Francis Newton Souza was born in Saligao, Goa and joined the J.J. School of Art in 1940 after being expelled from St Xavier's College for truancy and doing pornographic drawings in the toilets. He did not last long at the J.J. School of Art either and was again expelled in 1945 by Charles Gerrard the British principal, as Souza and his friends had taken down the Union Jack and started a riot. By then Souza was a member of the Quit India Movement and about to join the banned communist party. The movement was launched by Mahatma Gandhi for Satyagraha (Independence).The movement was accompanied by a mass protest on non-violent lines, in which Gandhi called for an orderly British withdrawal from India.
"I underwent an abortive art training. The teachers were incompetent. I was expelled from the School of Art. I was banished from a secondary school. Shelley was expelled once, Van Gogh was expelled once. Ostrovsky was expelled once. Palme Dutt was expelled once. I was expelled twice. Recalcitrant boys like me had to be dismissed by principals and directors of educational institutions who instinctively feared we would topple their apple-carts."[1]
This rebellion was just the beginning for Souza. He, along with some fellow artists then set about challenging the Annual Bombay Art Society, where the art exhibits were old fashioned and native artists had to wait in line behind the white memsahibs. Souza and his fellow artists forged an alliance and published their manifesto in 1948. They called themselves 'The Progressive Artists Group' (PAG).
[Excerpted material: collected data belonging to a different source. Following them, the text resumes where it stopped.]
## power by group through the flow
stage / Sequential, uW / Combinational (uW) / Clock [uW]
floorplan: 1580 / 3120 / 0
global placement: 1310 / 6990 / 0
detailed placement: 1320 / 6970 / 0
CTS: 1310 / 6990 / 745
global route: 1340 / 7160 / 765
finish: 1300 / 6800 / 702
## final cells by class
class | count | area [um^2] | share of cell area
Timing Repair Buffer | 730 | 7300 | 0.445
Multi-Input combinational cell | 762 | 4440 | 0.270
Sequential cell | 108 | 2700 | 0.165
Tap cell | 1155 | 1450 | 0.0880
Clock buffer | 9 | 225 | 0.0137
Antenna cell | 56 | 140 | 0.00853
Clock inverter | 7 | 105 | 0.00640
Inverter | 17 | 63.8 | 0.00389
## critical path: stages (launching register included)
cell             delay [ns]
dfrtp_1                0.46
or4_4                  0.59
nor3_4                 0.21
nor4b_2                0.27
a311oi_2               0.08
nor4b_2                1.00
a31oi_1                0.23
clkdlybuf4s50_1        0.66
<file path="src/rtl/trainer_pkg.sv">
// Shared definitions for the digital logic trainer: gate and mode encodings,
// the quiz state enum, LFSR constants and the score ceiling.
package trainer_pkg;

    typedef enum logic [2:0] {
        OP_AND    = 3'b000,
        OP_OR     = 3'b001,
        OP_NOT_A  = 3'b010,
        OP_NAND   = 3'b011,
        OP_NOR    = 3'b100,
        OP_XOR    = 3'b101,
        OP_XNOR   = 3'b110,
        OP_RSVD   = 3'b111
    } op_e;

    typedef enum logic [1:0] {
        MODE_LIVE  = 2'b00,
        MODE_SWEEP = 2'b01,
        MODE_QUIZ  = 2'b10,
        MODE_ALT   = 2'b11
    } mode_e;

    typedef enum logic {
        Q_PRESENT = 1'b0,
        Q_JUDGE   = 1'b1
    } quiz_state_e;

    // x^8+x^6+x^5+x^4+1 in a left-shifting Fibonacci register: taps on bits 7,5,4,3
    localparam logic [7:0] LFSR_SEED = 8'hA5;
    localparam logic [7:0] LFSR_TAPS = 8'hB8;
    localparam logic [7:0] SCORE_MAX = 8'd255;

    function automatic logic [7:0] lfsr_next(input logic [7:0] s);
        return {s[6:0], ^(s & LFSR_TAPS)};
    endfunction

endpackage

</file>
<file path="src/rtl/digital_trainer_core_if.sv">
// Student-facing signal bundle of the trainer core. The driver side (wrapper or
// bench) uses the master modport, the core uses the slave modport.
interface digital_trainer_core_if #(
    parameter int W = 4
);
    logic         ena;
    logic [W-1:0] a;
    logic [W-1:0] b;
    logic [2:0]   sel;
    logic [1:0]   mode;
    logic         step;
    logic         check;
    logic [W-1:0] ans;
    logic [W-1:0] disp_a;
    logic [W-1:0] disp_b;
    logic [W-1:0] y;
    logic         correct;
    logic         wrong;
    logic [7:0]   score;

    modport master (
        output ena, a, b, sel, mode, step, check, ans,
        input  disp_a, disp_b, y, correct, wrong, score
    );

    modport slave (
        input  ena, a, b, sel, mode, step, check, ans,
        output disp_a, disp_b, y, correct, wrong, score
    );
endinterface

</file>
<file path="src/rtl/trainer_alu.sv">
// Combinational W-bit gate evaluator; reserved select yields zero.
module trainer_alu
    import trainer_pkg::*;
#(
    parameter int W = 4
) (
    input  logic [2:0]   op,
    input  logic [W-1:0] a,
    input  logic [W-1:0] b,
    output logic [W-1:0] res
);

    // Bitwise gate selected by op
    always_comb begin
        res = '0;
        case (op_e'(op))
            OP_AND:   res = a & b;
            OP_OR:    res = a | b;
            OP_NOT_A: res = ~a;
            OP_NAND:  res = ~(a & b);
            OP_NOR:   res = ~(a | b);
            OP_XOR:   res = a ^ b;
            OP_XNOR:  res = ~(a ^ b);
            default:  res = '0;
        endcase
    end

endmodule

</file>
<file path="src/rtl/digital_trainer_core.sv">
// Digital logic trainer core: LIVE, SWEEP and QUIZ gate-exercise modes.
// Optional feature macro: TRAINER_QUIZ_EN builds QUIZ mode (LFSR, judge FSM,
// score and verdict pulses); without it mode 10 acts as LIVE and the quiz
// outputs are tied low.
module digital_trainer_core
    import trainer_pkg::*;
#(
    parameter int W        = 4,
    parameter int STEP_DIV = 1000
) (
    input  logic                  clk,
    input  logic                  rst_n,
    digital_trainer_core_if.slave bus
);

    localparam int            PW     = $clog2(STEP_DIV);
    localparam logic [PW-1:0] PRE_TC = PW'(STEP_DIV - 1);

    mode_e          mode_eff;
    logic           mode_chg;
    logic           step_edge;
    logic [W-1:0]   src_a;
    logic [W-1:0]   src_b;
    logic [W-1:0]   alu_y;
    logic [W-1:0]   quiz_a;
    logic [W-1:0]   quiz_b;

    logic           step_prev_q, step_prev_d;
    logic [1:0]     mode_q, mode_d;
    logic [2*W-1:0] cnt_q, cnt_d;
    logic [PW-1:0]  pre_q, pre_d;
    logic [W-1:0]   y_q, y_d;

    // Effective mode: 11 (and 10 when QUIZ is not built) fall back to LIVE
    always_comb begin
        mode_eff = MODE_LIVE;
        case (bus.mode)
            2'b01:   mode_eff = MODE_SWEEP;
`ifdef TRAINER_QUIZ_EN
            2'b10:   mode_eff = MODE_QUIZ;
`endif
            default: mode_eff = MODE_LIVE;
        endcase
    end

    assign mode_chg  = (mode_eff != mode_e'(mode_q));
    assign step_edge = bus.step & ~step_prev_q;

    // Operand source mux; held at zero while reset is asserted
    always_comb begin
        src_a = bus.a;
        src_b = bus.b;
        case (mode_eff)
            MODE_SWEEP: begin
                src_a = cnt_q[2*W-1:W];
                src_b = cnt_q[W-1:0];
            end
            MODE_QUIZ: begin
                src_a = quiz_a;
                src_b = quiz_b;
            end
            default: begin
                src_a = bus.a;
                src_b = bus.b;
            end
        endcase
    end

    assign bus.disp_a = rst_n ? src_a : '0;
    assign bus.disp_b = rst_n ? src_b : '0;

    trainer_alu #(.W(W)) u_alu_y (
        .op  (bus.sel),
        .a   (bus.disp_a),
        .b   (bus.disp_b),
        .res (alu_y)
    );

    // Shared next-state: button history, mode tracking, sweep counter, result register
    always_comb begin
        step_prev_d = step_prev_q;
        mode_d      = mode_q;
        cnt_d       = cnt_q;
        pre_d       = pre_q;
        y_d         = y_q;
        if (bus.ena) begin
            step_prev_d = bus.step;
            mode_d      = mode_eff;
            y_d         = (mode_eff == MODE_QUIZ) ? '0 : alu_y;
            if (mode_chg) begin
                cnt_d = '0;
                pre_d = '0;
            end else if (mode_eff == MODE_SWEEP) begin
                // A manual step at the terminal count still yields a single increment
                if (step_edge || (pre_q == PRE_TC)) begin
                    cnt_d = cnt_q + (2*W)'(1);
                    pre_d = '0;
                end else begin
                    pre_d = pre_q + PW'(1);
                end
            end
        end
    end

    // Shared state registers; reset takes priority over the enable
    always_ff @(posedge clk) begin
        if (!rst_n) begin
            step_prev_q <= 1'b0;
            mode_q      <= MODE_LIVE;
            cnt_q       <= '0;
            pre_q       <= '0;
            y_q         <= '0;
        end else begin
            step_prev_q <= step_prev_d;
            mode_q      <= mode_d;
            cnt_q       <= cnt_d;
            pre_q       <= pre_d;
            y_q         <= y_d;
        end
    end

    assign bus.y = bus.ena ? y_q : '0;

`ifdef TRAINER_QUIZ_EN
    logic           check_edge;
    logic [W-1:0]   quiz_ref;
    logic           check_prev_q, check_prev_d;
    logic [7:0]     lfsr_q, lfsr_d;
    quiz_state_e    state_q, state_d;
    logic           match_q, match_d;
    logic [7:0]     score_q, score_d;

    assign check_edge = bus.check & ~check_prev_q;
    assign quiz_a     = lfsr_q[2*W-1:W];
    assign quiz_b     = lfsr_q[W-1:0];

    trainer_alu #(.W(W)) u_alu_ref (
        .op  (bus.sel),
        .a   (bus.disp_a),
        .b   (bus.disp_b),
        .res (quiz_ref)
    );

    // Quiz FSM: PRESENT waits for check/skip, JUDGE scores and draws the next question
    always_comb begin
        check_prev_d = check_prev_q;
        lfsr_d       = lfsr_q;
        state_d      = state_q;
        match_d      = match_q;
        score_d      = score_q;
        if (bus.ena) begin
            check_prev_d = bus.check;
            if (mode_chg) begin
                state_d = Q_PRESENT;
                if (mode_eff == MODE_QUIZ) begin
                    score_d = '0;
                end
            end else if (mode_eff == MODE_QUIZ) begin
                case (state_q)
                    Q_PRESENT: begin
                        if (check_edge) begin
                            state_d = Q_JUDGE;
                            match_d = (bus.ans == quiz_ref);
                        end else if (step_edge) begin
                            lfsr_d = lfsr_next(lfsr_q);
                        end
                    end
                    default: begin
                        state_d = Q_PRESENT;
                        lfsr_d  = lfsr_next(lfsr_q);
                        if (match_q && (score_q != SCORE_MAX)) begin
                            score_d = score_q + 8'd1;
                        end
                    end
                endcase
            end
        end
    end

    // Quiz state registers
    always_ff @(posedge clk) begin
        if (!rst_n) begin
            check_prev_q <= 1'b0;
            lfsr_q       <= LFSR_SEED;
            state_q      <= Q_PRESENT;
            match_q      <= 1'b0;
            score_q      <= '0;
        end else begin
            check_prev_q <= check_prev_d;
            lfsr_q       <= lfsr_d;
            state_q      <= state_d;
            match_q      <= match_d;
            score_q      <= score_d;
        end
    end

    assign bus.correct = rst_n && bus.ena && !mode_chg && (state_q == Q_JUDGE) &&  match_q;
    assign bus.wrong   = rst_n && bus.ena && !mode_chg && (state_q == Q_JUDGE) && !match_q;
    assign bus.score   = score_q;
`else
    assign quiz_a      = '0;
    assign quiz_b      = '0;
    assign bus.correct = 1'b0;
    assign bus.wrong   = 1'b0;
    assign bus.score   = '0;
`endif

endmodule

</file>
<file path="src/flat_wrapper.sv">
// flat-port wrapper written by rule: the top's interface ports become plain ports
module digital_trainer_core_flat import trainer_pkg::*;
#(
    parameter int W        = 4,
    parameter int STEP_DIV = 1000
)
  (clk, rst_n, bus_ena, bus_a, bus_b, bus_sel, bus_mode, bus_step, bus_check, bus_ans, bus_disp_a, bus_disp_b, bus_y, bus_correct, bus_wrong, bus_score);
  digital_trainer_core_if #(.W(W)) bus_i ();
  input  logic clk;
  input  logic rst_n;
  input wire logic [$bits(bus_i.ena)-1:0] bus_ena;
  input wire logic [$bits(bus_i.a)-1:0] bus_a;
  input wire logic [$bits(bus_i.b)-1:0] bus_b;
  input wire logic [$bits(bus_i.sel)-1:0] bus_sel;
  input wire logic [$bits(bus_i.mode)-1:0] bus_mode;
  input wire logic [$bits(bus_i.step)-1:0] bus_step;
  input wire logic [$bits(bus_i.check)-1:0] bus_check;
  input wire logic [$bits(bus_i.ans)-1:0] bus_ans;
  output wire logic [$bits(bus_i.disp_a)-1:0] bus_disp_a;
  output wire logic [$bits(bus_i.disp_b)-1:0] bus_disp_b;
  output wire logic [$bits(bus_i.y)-1:0] bus_y;
  output wire logic [$bits(bus_i.correct)-1:0] bus_correct;
  output wire logic [$bits(bus_i.wrong)-1:0] bus_wrong;
  output wire logic [$bits(bus_i.score)-1:0] bus_score;
  assign bus_i.ena = bus_ena;
  assign bus_i.a = bus_a;
  assign bus_i.b = bus_b;
  assign bus_i.sel = bus_sel;
  assign bus_i.mode = bus_mode;
  assign bus_i.step = bus_step;
  assign bus_i.check = bus_check;
  assign bus_i.ans = bus_ans;
  assign bus_disp_a = bus_i.disp_a;
  assign bus_disp_b = bus_i.disp_b;
  assign bus_y = bus_i.y;
  assign bus_correct = bus_i.correct;
  assign bus_wrong = bus_i.wrong;
  assign bus_score = bus_i.score;
  digital_trainer_core #(.W(W), .STEP_DIV(STEP_DIV)) u_core (.clk(clk), .rst_n(rst_n), .bus(bus_i));
endmodule
</file>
The group comprised of Francis Newton Souza, Maqbool Fida Husain, Krishnaji Howlaji Ara, Hari Ambadas Gade and Sayed Haider Raza. "Pro" means forward and that is where they wanted to go, forward. As Souza wrote "We were out to paint the town of Bombay not only Red but with rainbow colours."
They wanted to draw a line in the sand with the art of the past and declared:
"Amrita Sher-Gill hybrid, biologically as well as aesthetically. George Keyt was also a hybrid biologically, and aesthetically he derived from Picasso as Amrita Sher-Gil derived from Gauguin. We dismissed them both as unsuitable examples for the promulgation of our ideas in art. Shantiniketan was too sentimental and Jamini Roy too unsophisticated."[2]
The group went about painting the reality of Modern India; namely what they saw on the streets in the 1940s; the beggars, the untouchables, the forgotten of the society etc. "We were bold and full of fire… We were forging a modern Indian art with a blast! "[3]
During the 1940s, Souza had four successful solo exhibitions under his belt. On the 15th of August 1947, India declares Independence as the British leave India for good. The Partition of India happens at the same time causing further chaos and disorder.
Souza abandoned the Communist Party in 1948. "I left the Communist Party because they told me to paint in this way and that. I was estranged from many cliques who wanted me to paint what would please them. I don't believe that a true artist paints for coteries or for the proletariat. I believe with all my soul that he paints solely for himself."[4]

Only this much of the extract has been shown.